Guess what today is!

Happy Due Date, Essie!

That's right; today is the day Essie was 'supposed' to be born. Or, the most likely day on which she could have been born. Of course things didn't exactly go to plan, but I was attached to this date for a number of reasons. It was my grandma Morrow's birthday, it's one of Andrew's wonderful cousins birthday, and it just has nice vibes what with all the partying and goodtimes on May 24 weekend.




But yeah ... not so much, huh? Instead of sitting here with a massive belly and feeling as supremely uncomfortable as a pregnant woman can feel (which you know I would be; I am very accomplished at feeling physically uncomfortable) I am sitting here typing on my laptop with a little warm baby sleeping cradled against my left shoulder. I've been a mom for almost three months now. Essie's been home with us for three weeks! What should have been a third trimester became a scary medical journey that I never want to repeat again.

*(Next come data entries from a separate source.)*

<file path="config.mk">
export PLATFORM = sky130hd
export DESIGN_NAME = sds_div
export DESIGN_NICKNAME = d
export VERILOG_FILES = /design/src/rtl/sds_pkg.sv /design/src/rtl/sds_div.sv
export SDC_FILE = /design/constraint.sdc
export NUM_CORES = 1
export LEC_CHECK = 0
export BUFFER_PORTS_ARGS = -buffer_cell sky130_fd_sc_hd__buf_4
export CAP_MARGIN = 20
export CORE_UTILIZATION = 50
export CTS_BUF_LIST = sky130_fd_sc_hd__clkbuf_8
export DETAILED_ROUTE_END_ITERATION = 6
export GPL_ROUTABILITY_DRIVEN = 1
export PLACE_DENSITY = 0.72
export SYNTH_ARGS = -nofsm -noshare
export SYNTH_HDL_FRONTEND = slang
export SYNTH_SLANG_ARGS = --single-unit
export TNS_END_PERCENT = 50
</file>
<file path="constraint.sdc">
create_clock -name i_clk -period 3.4 [get_ports i_clk]
set_input_delay 0.68 -clock i_clk [delete_from_list [all_inputs] [get_ports i_clk]]
set_output_delay 0.68 -clock i_clk [all_outputs]
set_load 0.01 [all_outputs]
</file>
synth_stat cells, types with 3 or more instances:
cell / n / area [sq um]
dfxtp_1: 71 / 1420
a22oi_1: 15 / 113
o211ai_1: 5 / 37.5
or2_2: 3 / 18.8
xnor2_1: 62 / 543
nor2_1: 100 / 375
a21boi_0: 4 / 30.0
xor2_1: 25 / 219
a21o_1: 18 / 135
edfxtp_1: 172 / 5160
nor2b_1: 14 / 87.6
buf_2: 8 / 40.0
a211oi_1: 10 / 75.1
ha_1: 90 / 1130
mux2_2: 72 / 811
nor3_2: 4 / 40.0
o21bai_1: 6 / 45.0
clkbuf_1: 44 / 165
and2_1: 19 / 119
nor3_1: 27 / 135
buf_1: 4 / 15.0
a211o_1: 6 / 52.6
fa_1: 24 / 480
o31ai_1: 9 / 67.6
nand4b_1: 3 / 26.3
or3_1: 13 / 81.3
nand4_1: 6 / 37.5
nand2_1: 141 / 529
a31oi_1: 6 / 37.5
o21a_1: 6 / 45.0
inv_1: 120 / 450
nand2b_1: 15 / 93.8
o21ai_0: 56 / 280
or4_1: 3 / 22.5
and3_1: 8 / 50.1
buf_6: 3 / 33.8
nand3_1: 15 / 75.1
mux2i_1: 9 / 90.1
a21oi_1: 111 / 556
### src/rtl/lbsc_free_stack.sv
// ----------------------------------------------------------------------------
// lbsc_free_stack: free slot stack
// Stack of free slots; reset state is slot 0 on top, ascending below.
// ----------------------------------------------------------------------------
module lbsc_free_stack
   import lbsc_pkg::*;
#(
   parameter int Slots = 64,
   parameter int SlotW = 6
) (
   input  logic              clock,
   input  logic              reset,
   input  logic              pop,
   input  logic              push,
   input  logic [SlotW-1:0]  push_slot,
   output logic              empty,
   output logic [SlotW-1:0]  top_slot
);
   logic [SlotW-1:0] stack_ff [Slots];
   logic [SlotW:0]   count_ff;
   logic [SlotW:0]   low_ff;
   logic [SlotW-1:0] rd_ff;
   logic [SlotW-1:0] top_idx;
   logic             pop_ok, push_ok;

   assign top_idx = SlotW'(count_ff - 1'b1);
   assign empty   = (count_ff == '0);
   assign pop_ok  = pop && !empty;
   assign push_ok = push && !pop_ok && (count_ff < (SlotW+1)'(Slots));

   // Entries below the lowest count reached since reset were never written
   // and still hold their reset order, so slot Slots - count is on top there.
   // Otherwise the top is read through the register rd_ff; the controller never
   // uses the top after an update before rd_ff has taken up the new top.
   assign top_slot = (count_ff <= low_ff) ?
                     SlotW'((SlotW+1)'(Slots) - count_ff) : rd_ff;

   always_ff @(posedge clock) begin
      if (reset) begin
         count_ff <= (SlotW+1)'(Slots);
         low_ff   <= (SlotW+1)'(Slots);
      end else if (pop_ok) begin
         count_ff <= count_ff - 1'b1;
         if (count_ff == low_ff) begin
            low_ff <= count_ff - 1'b1;
         end
      end else if (push_ok) begin
         count_ff <= count_ff + 1'b1;
      end
   end

   always_ff @(posedge clock) begin
      if (!reset && push_ok) begin
         stack_ff[count_ff[SlotW-1:0]] <= push_slot;
      end
      rd_ff <= stack_ff[top_idx];
   end
endmodule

But despite the rough start Essie's so great. So healthy and strong. She's growing and changing incredibly quickly, fattening up and getting more and more aware of us and her surroundings. I've said multiple times to multiple people that her prematurity had nothing to do with her, technically. Pre-eclampsia is about the mother's body malfunctioning, and Essie wasn't the problem physically. She was trying to grow and flourish in there and would have if I hadn't crossed my wires. So I believe very strongly that this is why she managed to grow and flourish like she did in the NICU. She wasn't sick, she didn't need any intervention; she was just early, evicted from her safe haven and forced to deal with a ton of obstacles as a result. In response she basically kicked the ass of all those obstacles and now here she is, a full-term-age baby with fat cheeks (both kinds), a great appetite, a friendly, resilient personality and all the love in the world at her fingertips.

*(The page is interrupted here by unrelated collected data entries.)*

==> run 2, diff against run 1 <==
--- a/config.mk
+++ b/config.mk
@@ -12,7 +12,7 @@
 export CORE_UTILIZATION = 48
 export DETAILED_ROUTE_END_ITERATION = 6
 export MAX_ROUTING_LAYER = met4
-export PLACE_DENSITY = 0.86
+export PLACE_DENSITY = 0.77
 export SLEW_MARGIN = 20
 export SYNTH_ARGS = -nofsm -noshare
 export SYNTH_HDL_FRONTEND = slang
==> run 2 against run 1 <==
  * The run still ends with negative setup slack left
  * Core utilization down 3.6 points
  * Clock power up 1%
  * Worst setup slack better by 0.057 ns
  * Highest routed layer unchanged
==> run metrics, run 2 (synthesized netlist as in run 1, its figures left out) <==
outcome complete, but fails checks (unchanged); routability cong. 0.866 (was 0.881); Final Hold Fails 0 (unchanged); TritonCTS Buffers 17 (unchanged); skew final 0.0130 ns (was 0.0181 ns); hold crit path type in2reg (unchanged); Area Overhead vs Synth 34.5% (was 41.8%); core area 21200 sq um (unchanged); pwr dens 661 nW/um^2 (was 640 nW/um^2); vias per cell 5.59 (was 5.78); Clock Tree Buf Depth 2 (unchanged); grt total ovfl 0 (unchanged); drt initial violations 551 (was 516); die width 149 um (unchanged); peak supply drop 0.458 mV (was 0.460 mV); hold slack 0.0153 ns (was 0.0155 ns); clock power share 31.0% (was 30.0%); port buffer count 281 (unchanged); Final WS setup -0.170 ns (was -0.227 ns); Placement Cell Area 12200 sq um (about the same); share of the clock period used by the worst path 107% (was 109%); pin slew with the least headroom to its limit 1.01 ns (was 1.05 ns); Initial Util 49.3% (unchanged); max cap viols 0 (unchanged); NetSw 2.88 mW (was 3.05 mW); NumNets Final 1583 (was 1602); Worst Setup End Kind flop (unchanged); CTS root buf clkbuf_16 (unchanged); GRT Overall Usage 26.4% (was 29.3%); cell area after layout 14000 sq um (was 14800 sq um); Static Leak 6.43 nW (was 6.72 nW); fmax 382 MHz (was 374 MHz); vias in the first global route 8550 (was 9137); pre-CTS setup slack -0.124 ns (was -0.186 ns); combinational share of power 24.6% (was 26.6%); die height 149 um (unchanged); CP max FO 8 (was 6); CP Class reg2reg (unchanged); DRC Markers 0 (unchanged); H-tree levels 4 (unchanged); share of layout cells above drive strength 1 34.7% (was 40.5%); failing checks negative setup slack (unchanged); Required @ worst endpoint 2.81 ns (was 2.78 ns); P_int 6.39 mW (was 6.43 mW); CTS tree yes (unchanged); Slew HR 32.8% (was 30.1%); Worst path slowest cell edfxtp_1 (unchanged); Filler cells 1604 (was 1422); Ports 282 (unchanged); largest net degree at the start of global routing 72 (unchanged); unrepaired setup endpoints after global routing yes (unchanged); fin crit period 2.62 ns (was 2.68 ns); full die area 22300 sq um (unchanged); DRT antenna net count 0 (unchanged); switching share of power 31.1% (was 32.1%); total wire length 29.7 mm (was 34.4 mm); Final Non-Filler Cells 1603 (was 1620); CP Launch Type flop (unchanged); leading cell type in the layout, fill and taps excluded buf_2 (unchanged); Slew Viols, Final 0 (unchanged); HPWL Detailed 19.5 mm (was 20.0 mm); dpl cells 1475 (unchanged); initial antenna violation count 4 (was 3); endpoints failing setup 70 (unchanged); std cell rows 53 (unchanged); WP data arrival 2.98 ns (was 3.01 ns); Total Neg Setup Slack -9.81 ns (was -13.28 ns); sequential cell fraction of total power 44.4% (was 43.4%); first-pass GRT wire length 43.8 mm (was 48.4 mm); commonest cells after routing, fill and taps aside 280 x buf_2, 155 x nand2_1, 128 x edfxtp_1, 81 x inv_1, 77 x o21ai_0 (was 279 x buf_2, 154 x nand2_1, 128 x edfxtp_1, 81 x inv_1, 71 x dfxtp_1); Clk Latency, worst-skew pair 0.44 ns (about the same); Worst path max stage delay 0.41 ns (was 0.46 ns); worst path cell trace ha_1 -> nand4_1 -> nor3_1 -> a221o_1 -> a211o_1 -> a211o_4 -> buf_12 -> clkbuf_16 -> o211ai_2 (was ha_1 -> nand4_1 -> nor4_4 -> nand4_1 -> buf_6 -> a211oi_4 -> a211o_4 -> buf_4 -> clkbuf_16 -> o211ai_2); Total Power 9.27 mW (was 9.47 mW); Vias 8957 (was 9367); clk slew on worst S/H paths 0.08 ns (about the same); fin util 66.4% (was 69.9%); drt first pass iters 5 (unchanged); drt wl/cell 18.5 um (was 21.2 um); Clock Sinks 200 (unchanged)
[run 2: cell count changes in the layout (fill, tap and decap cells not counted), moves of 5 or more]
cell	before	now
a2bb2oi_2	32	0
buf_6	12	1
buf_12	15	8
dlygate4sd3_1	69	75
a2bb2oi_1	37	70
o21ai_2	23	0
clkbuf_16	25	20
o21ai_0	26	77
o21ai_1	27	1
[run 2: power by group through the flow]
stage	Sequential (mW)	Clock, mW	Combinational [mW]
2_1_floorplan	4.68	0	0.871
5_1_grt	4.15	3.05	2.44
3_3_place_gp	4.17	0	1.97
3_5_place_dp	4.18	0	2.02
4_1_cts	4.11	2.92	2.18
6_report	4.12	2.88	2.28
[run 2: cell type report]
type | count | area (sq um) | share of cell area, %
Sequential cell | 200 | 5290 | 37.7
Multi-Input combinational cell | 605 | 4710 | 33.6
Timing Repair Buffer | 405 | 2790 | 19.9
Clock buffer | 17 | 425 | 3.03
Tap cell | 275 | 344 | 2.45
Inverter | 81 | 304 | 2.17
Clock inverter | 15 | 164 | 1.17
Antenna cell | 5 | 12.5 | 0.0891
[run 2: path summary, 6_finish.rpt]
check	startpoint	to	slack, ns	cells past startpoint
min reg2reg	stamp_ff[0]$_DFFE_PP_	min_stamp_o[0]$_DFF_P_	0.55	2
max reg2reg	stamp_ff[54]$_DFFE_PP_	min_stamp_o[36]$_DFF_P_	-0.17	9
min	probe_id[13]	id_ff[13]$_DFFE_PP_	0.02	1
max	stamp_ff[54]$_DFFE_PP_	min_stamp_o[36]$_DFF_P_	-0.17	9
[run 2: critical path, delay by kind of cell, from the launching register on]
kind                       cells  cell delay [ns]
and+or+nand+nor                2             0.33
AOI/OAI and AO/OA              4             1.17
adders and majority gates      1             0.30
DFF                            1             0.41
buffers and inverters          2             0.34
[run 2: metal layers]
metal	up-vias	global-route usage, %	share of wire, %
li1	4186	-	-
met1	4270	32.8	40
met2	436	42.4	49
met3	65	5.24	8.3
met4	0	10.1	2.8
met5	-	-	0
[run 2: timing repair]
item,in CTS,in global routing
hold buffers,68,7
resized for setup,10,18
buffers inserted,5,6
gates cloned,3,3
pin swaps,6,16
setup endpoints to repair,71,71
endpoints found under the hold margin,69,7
==> src/rtl/ttu_pkg.sv <==
// ----------------------------------------------------------------------------
// ttu_pkg
// Types and constants for the triangle tangent unit.
// ----------------------------------------------------------------------------
package ttu_pkg;

  localparam int unsigned FracBitsDef  = 16;
  localparam int unsigned IndexBitsDef = 16;
  localparam int unsigned CoordW       = 32;
  localparam int unsigned OutIdxW      = 16;
  localparam int unsigned DeltaW       = 33;
  localparam int unsigned ProdW        = 66;
  localparam int unsigned NumW         = 67;

  typedef enum logic [1:0] {
    DIV_IDLE,
    DIV_RUN,
    DIV_DONE
  } div_state_e;

  // One triangle job handed from the collector to the solver
  typedef struct packed {
    logic signed [DeltaW-1:0] dp0x, dp0y, dp0z, dp1x, dp1y, dp1z;
    logic signed [DeltaW-1:0] du0, dv0, du1, dv1;
    logic        [OutIdxW-1:0] index;
  } tri_job_t;

  typedef struct packed {
    logic signed [CoordW-1:0] tx, ty, tz;
    logic        [OutIdxW-1:0] index;
    logic                      degen;
  } tri_res_t;

endpackage
### config.mk
export PLATFORM = sky130hd
export DESIGN_NAME = ttu_solve
export DESIGN_NICKNAME = d
export VERILOG_FILES = /design/src/rtl/ttu_pkg.sv /design/src/rtl/ttu_solve.sv
export SDC_FILE = /design/constraint.sdc
export NUM_CORES = 2
export LEC_CHECK = 0
export BUFFER_PORTS_ARGS = -buffer_cell sky130_fd_sc_hd__buf_2
export CORE_UTILIZATION = 64
export DETAILED_ROUTE_END_ITERATION = 16
export PLACE_DENSITY = 0.83
export SLEW_MARGIN = 15
export SYNTH_ARGS = -nofsm -noshare
export SYNTH_HDL_FRONTEND = slang
export SYNTH_SLANG_ARGS = --single-unit
### constraint.sdc
create_clock -name clk_i -period 13.24 [get_ports clk_i]
set_clock_uncertainty 0.2 [all_clocks]
set_input_delay 2.648 -clock clk_i [delete_from_list [all_inputs] [get_ports clk_i]]
set_output_delay 2.648 -clock clk_i [all_outputs]
set_load 0.01 [all_outputs]
### src/rtl/ttu_pkg.sv
// ----------------------------------------------------------------------------
// ttu_pkg
// Types and constants for the triangle tangent unit.
// ----------------------------------------------------------------------------
package ttu_pkg;

  localparam int unsigned FracBitsDef  = 16;
  localparam int unsigned IndexBitsDef = 16;
  localparam int unsigned CoordW       = 32;
  localparam int unsigned OutIdxW      = 16;
  localparam int unsigned DeltaW       = 33;
  localparam int unsigned ProdW        = 66;
  localparam int unsigned NumW         = 67;

  typedef enum logic [1:0] {
    DIV_IDLE,
    DIV_RUN,
    DIV_DONE
  } div_state_e;

  // One triangle job handed from the collector to the solver
  typedef struct packed {
    logic signed [DeltaW-1:0] dp0x, dp0y, dp0z, dp1x, dp1y, dp1z;
    logic signed [DeltaW-1:0] du0, dv0, du1, dv1;
    logic        [OutIdxW-1:0] index;
  } tri_job_t;

  typedef struct packed {
    logic signed [CoordW-1:0] tx, ty, tz;
    logic        [OutIdxW-1:0] index;
    logic                      degen;
  } tri_res_t;

endpackage

### src/rtl/ttu_solve.sv
// ----------------------------------------------------------------------------
// ttu_solve
// Back end: determinant, numerators and a shared restoring divider.
// ----------------------------------------------------------------------------
module ttu_solve import ttu_pkg::*; #(
  parameter int unsigned FRAC_BITS = FracBitsDef
) (
  input  logic     clk_i,
  input  logic     rst_ni,
  input  logic     job_valid_i,
  output logic     job_ready_o,
  input  tri_job_t job_i,
  output logic     res_valid_o,
  input  logic     res_ready_i,
  output tri_res_t res_o
);

  localparam int unsigned DivW  = NumW + FRAC_BITS;
  localparam int unsigned CntW  = $clog2(DivW + 1);
  localparam int unsigned StepW = 4;

  div_state_e st_q, st_d;
  logic [StepW-1:0]       ph_q;
  logic signed [ProdW-1:0] pa_q, pb_q;
  logic signed [NumW-1:0]  det_q;
  logic signed [NumW-1:0]  num_q [3];
  tri_job_t                job_q;
  logic [1:0]              comp_q;
  logic [DivW-1:0]         n_q, q_q;
  logic [NumW-1:0]         r_q, d_q;
  logic                    neg_q;
  logic [CntW-1:0]         bit_q;
  logic signed [CoordW-1:0] t_q [3];
  logic                    rv_q;
  logic                    degen_q;
  logic [NumW:0]           r_sh;
  logic [NumW:0]           r_sub;
  logic [CoordW-1:0]       qsat;
  logic signed [DeltaW-1:0] ma, mb;

  assign job_ready_o = (st_q == DIV_IDLE) && !rv_q;
  assign res_valid_o = rv_q;
  assign res_o.tx    = t_q[0];
  assign res_o.ty    = t_q[1];
  assign res_o.tz    = t_q[2];
  assign res_o.index = job_q.index;
  assign res_o.degen = degen_q;

  assign r_sh  = {r_q, n_q[DivW-1]};
  assign r_sub = r_sh - {1'b0, d_q};

  // product schedule: one multiplier pair, one product per cycle
  always_comb begin
    unique case (ph_q)
      4'd0: begin ma = job_q.du0; mb = job_q.dv1; end
      4'd1: begin ma = job_q.du1; mb = job_q.dv0; end
      4'd2: begin ma = job_q.dv1; mb = job_q.dp0x; end
      4'd3: begin ma = job_q.dv0; mb = job_q.dp1x; end
      4'd4: begin ma = job_q.dv1; mb = job_q.dp0y; end
      4'd5: begin ma = job_q.dv0; mb = job_q.dp1y; end
      4'd6: begin ma = job_q.dv1; mb = job_q.dp0z; end
      4'd7: begin ma = job_q.dv0; mb = job_q.dp1z; end
      default: begin ma = '0; mb = '0; end
    endcase
  end

  always_comb begin
    logic [DivW-1:0] lim;
    lim  = neg_q ? DivW'(64'h8000_0000) : DivW'(64'h7FFF_FFFF);
    qsat = (q_q > lim) ? lim[CoordW-1:0] : q_q[CoordW-1:0];
    if (neg_q) qsat = CoordW'(0) - qsat;
  end

  always_comb begin
    st_d = st_q;
    unique case (st_q)
      DIV_IDLE: if (job_valid_i && job_ready_o) st_d = DIV_RUN;
      DIV_RUN:  if (ph_q == 4'd15 && comp_q == 2'd2 && bit_q == '0) st_d = DIV_DONE;
                else if (ph_q == 4'd10 && det_q == '0) st_d = DIV_DONE;
      DIV_DONE: st_d = DIV_IDLE;
      default:  st_d = DIV_IDLE;
    endcase
  end

  always_ff @(posedge clk_i or negedge rst_ni) begin
    if (!rst_ni) begin
      st_q <= DIV_IDLE;
      rv_q <= 1'b0;
      ph_q <= '0;
    end else begin
      st_q <= st_d;
      if (st_q == DIV_DONE) rv_q <= 1'b1;
      else if (res_ready_i) rv_q <= 1'b0;
      if (st_q == DIV_IDLE) ph_q <= '0;
      else if (st_q == DIV_RUN && ph_q < 4'd15) begin
        if (ph_q == 4'd11) ph_q <= 4'd12;
        else if (ph_q != 4'd14 || bit_q == '0) ph_q <= ph_q + 1'b1;
      end else if (st_q == DIV_RUN && bit_q == '0) ph_q <= 4'd12;
    end
  end

  // phases: 0..8 multiply and subtract, 10 check det, 12 load, 13 wait,
  // 14 iterate, 15 store and next component
  always_ff @(posedge clk_i) begin
    if (st_q == DIV_IDLE && job_valid_i && job_ready_o) begin
      job_q  <= job_i;
      comp_q <= '0;
    end
    if (st_q == DIV_RUN) begin
      if (ph_q <= 4'd7) begin
        pb_q <= pa_q;
        pa_q <= ProdW'(ma) * ProdW'(mb);
      end
      if (ph_q == 4'd2) det_q <= NumW'(pb_q) - NumW'(pa_q);
      if (ph_q == 4'd4) num_q[0] <= NumW'(pb_q) - NumW'(pa_q);
      if (ph_q == 4'd6) num_q[1] <= NumW'(pb_q) - NumW'(pa_q);
      if (ph_q == 4'd8) num_q[2] <= NumW'(pb_q) - NumW'(pa_q);
      if (ph_q == 4'd10) begin
        degen_q <= (det_q == '0);
        t_q[0] <= '0; t_q[1] <= '0; t_q[2] <= '0;
      end
      if (ph_q == 4'd12) begin
        neg_q <= num_q[comp_q][NumW-1] ^ det_q[NumW-1];
        n_q   <= {(num_q[comp_q][NumW-1] ? -num_q[comp_q] : num_q[comp_q]),
                  {FRAC_BITS{1'b0}}};
        d_q   <= det_q[NumW-1] ? -det_q : det_q;
        r_q   <= '0;
        q_q   <= '0;
        bit_q <= CntW'(DivW);
      end
      if (ph_q == 4'd14 && bit_q != '0) begin
        n_q   <= {n_q[DivW-2:0], 1'b0};
        if (!r_sub[NumW]) begin
          r_q <= r_sub[NumW-1:0];
          q_q <= {q_q[DivW-2:0], 1'b1};
        end else begin
          r_q <= r_sh[NumW-1:0];
          q_q <= {q_q[DivW-2:0], 1'b0};
        end
        bit_q <= bit_q - 1'b1;
      end
      if (ph_q == 4'd15) begin
        t_q[comp_q] <= qsat;
        comp_q <= comp_q + 1'b1;
      end
    end
  end

endmodule

==> summary.md <==
| Metric | Value |
|---|---|
| Status | `completed` |
| Area of the mapped netlist | `91600 um2` |
| VDD IR-drop max | `0.000120 V` |
| DRC | `0` |
| Internal | `5670 uW` |
| GRT Total Usage | `0.357` |
| CP max FO | `34` |
| Slew margin rel. | `0.0725` |
| IO Pins | `465` |
| Top cell by count, worst path | `fa_1` |
| Max-cap viol count | `0` |
| Post_cts resized | `0` |
| RSZ-0062 raised after global routing | `false` |
| Critical Path Start Type | `flop` |
| Total core area | `142000 um2` |
| Main flop type after synthesis | `edfxtp_1` |
| Sw Ratio | `0.199` |
| Clock power frac | `0.436` |
| Net Sw Power | `1410 uW` |
| Skew-Pair Late Insertion Delay | `770 ps` |
| Max Clk Rate | `78.9 MHz` |
| Seq pwr share | `0.556` |
| Via count | `67.0k` |
| CTS tree | `built` |
| Syn_area_per_cell | `10.7 um2` |
| Comb power frac | `0.008` |
| Post-synth EDFFs | `1135` |
| Pin count of the biggest net entering global routing | `166` |
| RePlAce Congestion | `1.04` |
| Width of the die | `380 um` |
| Worst EP required | `13530 ps` |
| Syn Inst Count | `8570` |
| Num rows | `138` |
| Maximum clock insertion buffer count | `3` |
| Port Buf Inserts | `464` |
| Mapped Nets | `10.5k` |
| Critical Path AT | `12970 ps` |
| Tcrit/Tclk final | `0.958` |
| FF+latch count, synth | `1144` |
| CP max stage cell | `a221o_1` |
| Clock Pin Slew Worst Setup and Hold Paths | `60 ps` |
| H-tree levels | `3` |
| Layout cells sized above 1 | `0.0967` |
| Setup TNS Final | `0 ps` |
| Post-CTS Setup Bufs | `0` |
| Worst setup EP type | `flop` |
| Chip Height | `380 um` |
| Worst Setup Path Type | `flop to flop` |
| Drt pass-1 iters | `9` |
| Vias in the first global route | `69.3k` |
| Final hold vios | `0` |
| DR vias/cell | `6.15` |
| Final nets | `10.8k` |
| Final Cell Area | `99700 um2` |
| Total CTS buffers | `110` |
| Fin. max-slew vios | `0` |
| Placement Cell Area | `96100 um2` |
| Clk sink count | `1144` |
| P_leak | `0.0436 uW` |
| Reg2Reg Depth | `32` |
| Routed Antenna Nets | `0` |
| First-pass GRT wire length | `394000 um` |
| Synth Warn # | `0` |
| Dpl hpwl | `194000 um` |
| Grt ovf | `0` |
| Total die area | `145000 um2` |
| Slowest cell delay on critical path | `940 ps` |
| FFs w/ async S/R, synth | `0.00612` |
| WL final | `257000 um` |
| Tmin final | `12680 ps` |
| Worst slew pin tran | `1390 ps` |
| DRT iter0 DRCs | `7583` |
| Sequential share of the synthesized area | `0.374` |
| Final setup fails | `0` |
| Initial antenna violation count | `22` |
| Hold Path Cell Cnt | `0` |
| Initial Utilization | `0.646` |
| Post-synthesis cell type count | `80` |
| Routed length per instance | `23.6 um` |
| CTS root buf | `clkbuf_16` |
| Pwr per Cell Area | `70.9 nW/um2` |
| Cts hold-fix bufs | `0` |
| Hold Path Class | `flop to flop` |
| Area Overhead vs Synth | `8.84%` |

Sometimes when she was in the NICU I felt like the day I got to be a 'real' mom would never come. The constraints of having a NICU baby are many and I've talked a lot about them before. Since she came home I've come to appreciate how that time allowed me to regain my strength and health while helping her develop hers and I'm thankful for it as such. But now that she's here I'm so in love with having her with me, with being her mom and taking care of her that I'd never want to relinquish her to anyone else like that again.




The fact that I'm enjoying this new role as much as I am has been a pleasant surprise. Yes, of course I'm always tired. I was this tired when I worked that night job in Ottawa, though, and this is definitely a more rewarding variant of exhausted. She wakes me up to feed her with escalating growls and when I give her her bottle she is hungry and attacks it like a snapping turtle, her eyes wide. Then she settles into a happy feed, humming and sighing and staring into my eyes. I talk to her and sometimes she 'talks' as well, groaning and growling around her bottle which results in pretty much one of the most hilarious noises ever. She does this with her soother too, and I laugh every single time.




She is lauded for her every poop, fart and burp. Pooping is difficult for her so of course I get genuinely happy that she is more comfortable when she works out her issues, so to speak. Just because her accomplishments are basic and biological in nature doesn't mean she doesn't deserve praise, you know. Hooray for being so good at being a baby! Maybe I feel so enthusiastic about it since for so long she was holed up in an incubator, unable to do all these usual baby things because of the shitty hand she'd been dealt. Her pure baby-ness now is a wonderful thing.




I'm a frickin' mom. Essie has made me into a mom. It's not like I thought it might be which is a relief because frankly I had a dim view of what kind of a mother I'd end up being and what kind of kid I might have. BUT! I had Essie, who is pretty much wonderful and I genuinely like being with her. And so far I'm not sucking so much at the mom thing, most of which I credit entirely to hormones and instinct and the example set me by my own Mom, who taught me common sense.




So Essie; today, the day that I held in my mind for six months as a kind of finish line, a theoretical kind of thing like the idea of what's over that next hill we've never climbed before; today I want to celebrate you and how far you've come in this crazy old world. I'm so proud of how strong you were in the NICU, how you put up with all the discomfort and pain and fright. I'm proud that the nurses all recognized the toughness of you, the fight you put up to make the sliver of the world you were aware of as comfortable and controlled as you could even if it meant just shoving your CPAP or holding tightly on to your feeding tube. I'm proud that you surpassed their expectations of you and did things ahead of schedule as often as possible, even when it caught us unprepared. And I'm proud, proud, proud that you're MY daughter.


1 comment:

KnittyBitch said...

She is looking so amazingly awesome. And she should be applauded and praised for all those little things that have taken a long time to accomplish. Go on and celebrate the "due date" birthday.

I am glad that everything is going so wonderfully for you all. And yes, it is difficult to feel like a mom when you are completely detached from them and their care, but you seem to be taking to it like a rock star.